Kesalahan Pemakaian yang Perlu Dihindari
1.Menuang Minyak Langsung ke Area Tubuh
Kesalahan paling umum adalah langsung menuangkan minyak ke area tubuh. Padahal, Minyak Varash seharusnya dihangatkan terlebih dahulu dengan energi panas tubuh dari gosokan telapak tangan.
Maka dari itu, cara yang benar adalah tuang minyak secukupnya ke telapak tangan, lalu gosok kedua telapak tangan hingga terasa hangat baru kemudian balurkan perlahan ke area tubuh.
Langkah sederhana ini dapat membantu membuka pori-pori dan mengaktifkan energi alami minyak, sehingga daya serapnya jauh lebih optimal.
2.Menggosok/Membalur Terlalu Keras
Banyak yang berpikir semakin keras digosok, semakin cepat sembuh. Faktanya, gosokan yang terlalu kuat justru bisa menyebabkan iritasi dan membuat tubuh tegang.

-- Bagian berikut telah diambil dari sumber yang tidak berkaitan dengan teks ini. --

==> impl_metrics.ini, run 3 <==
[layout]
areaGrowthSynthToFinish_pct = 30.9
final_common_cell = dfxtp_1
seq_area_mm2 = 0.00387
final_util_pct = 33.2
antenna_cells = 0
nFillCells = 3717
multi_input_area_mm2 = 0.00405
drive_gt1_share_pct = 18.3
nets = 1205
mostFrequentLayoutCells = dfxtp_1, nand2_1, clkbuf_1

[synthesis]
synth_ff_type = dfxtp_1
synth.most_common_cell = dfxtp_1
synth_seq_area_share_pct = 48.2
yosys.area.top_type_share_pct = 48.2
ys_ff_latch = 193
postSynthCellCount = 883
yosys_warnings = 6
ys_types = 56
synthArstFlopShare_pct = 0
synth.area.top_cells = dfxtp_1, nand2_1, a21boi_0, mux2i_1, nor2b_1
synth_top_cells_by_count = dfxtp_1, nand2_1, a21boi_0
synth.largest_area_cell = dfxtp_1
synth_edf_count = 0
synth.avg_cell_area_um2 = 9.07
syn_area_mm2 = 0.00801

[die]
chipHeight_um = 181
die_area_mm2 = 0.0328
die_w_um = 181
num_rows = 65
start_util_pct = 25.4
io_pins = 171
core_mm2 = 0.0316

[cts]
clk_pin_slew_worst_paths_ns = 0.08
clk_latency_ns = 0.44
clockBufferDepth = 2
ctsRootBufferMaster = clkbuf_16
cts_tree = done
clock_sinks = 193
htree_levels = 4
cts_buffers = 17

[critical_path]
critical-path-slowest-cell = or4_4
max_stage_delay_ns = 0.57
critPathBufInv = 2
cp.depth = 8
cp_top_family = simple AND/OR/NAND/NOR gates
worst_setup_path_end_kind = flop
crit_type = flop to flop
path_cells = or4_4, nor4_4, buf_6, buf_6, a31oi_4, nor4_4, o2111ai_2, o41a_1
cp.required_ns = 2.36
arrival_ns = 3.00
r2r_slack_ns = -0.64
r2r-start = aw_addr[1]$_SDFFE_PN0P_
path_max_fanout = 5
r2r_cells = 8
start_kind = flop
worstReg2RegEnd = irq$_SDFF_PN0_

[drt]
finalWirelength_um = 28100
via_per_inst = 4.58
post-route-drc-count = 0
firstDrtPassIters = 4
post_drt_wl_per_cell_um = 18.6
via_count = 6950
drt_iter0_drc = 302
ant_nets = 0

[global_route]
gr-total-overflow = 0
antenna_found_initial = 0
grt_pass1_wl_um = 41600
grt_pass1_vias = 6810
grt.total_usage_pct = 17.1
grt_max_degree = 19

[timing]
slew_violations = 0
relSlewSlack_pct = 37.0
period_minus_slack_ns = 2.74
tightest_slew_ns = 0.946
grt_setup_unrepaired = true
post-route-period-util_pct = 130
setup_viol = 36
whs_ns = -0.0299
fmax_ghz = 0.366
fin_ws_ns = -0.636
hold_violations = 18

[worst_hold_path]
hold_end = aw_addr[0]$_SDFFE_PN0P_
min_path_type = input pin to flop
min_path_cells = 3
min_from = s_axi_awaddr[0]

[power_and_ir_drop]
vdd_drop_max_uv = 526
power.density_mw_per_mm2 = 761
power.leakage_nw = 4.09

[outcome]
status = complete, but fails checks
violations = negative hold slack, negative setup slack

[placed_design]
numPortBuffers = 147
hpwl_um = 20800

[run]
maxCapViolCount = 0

Yang benar seharusnya cukup balurkan dengan tekanan lembut dan penuh kesadaran, seolah sedang memberi sentuhan penyembuhan. Tujuannya bukan hanya meredakan keluhan fisik, tapi juga menenangkan sistem saraf melalui sentuhan.
3.Tidak Konsisten
Minyak Varash bekerja melalui proses alami tubuh, bukan proses yang instan. Karena itu, pemakaian yang tidak rutin akan membuat hasilnya tidak maksimal.
Gunakan secara konsisten, minimal 2-3 kali sehari, terutama di pagi dan malam hari saat tubuh dalam kondisi tenang. Konsistensi membantu tubuh membangun keseimbangan baru secara bertahap.
Sentuhan, Niat, dan Kesadaran
Minyak Varash bukan sekedar minyak balur, tetapi media energi penyembuhan yang menyatukan sentuhan, niat, dan kebiasaan baik.
Gunakan dengan cara yang tepat, penuh kesadaran, dan secara konsisten, maka Anda akan merasakan “Sentuhan Cinta yang Menyembuhkan”.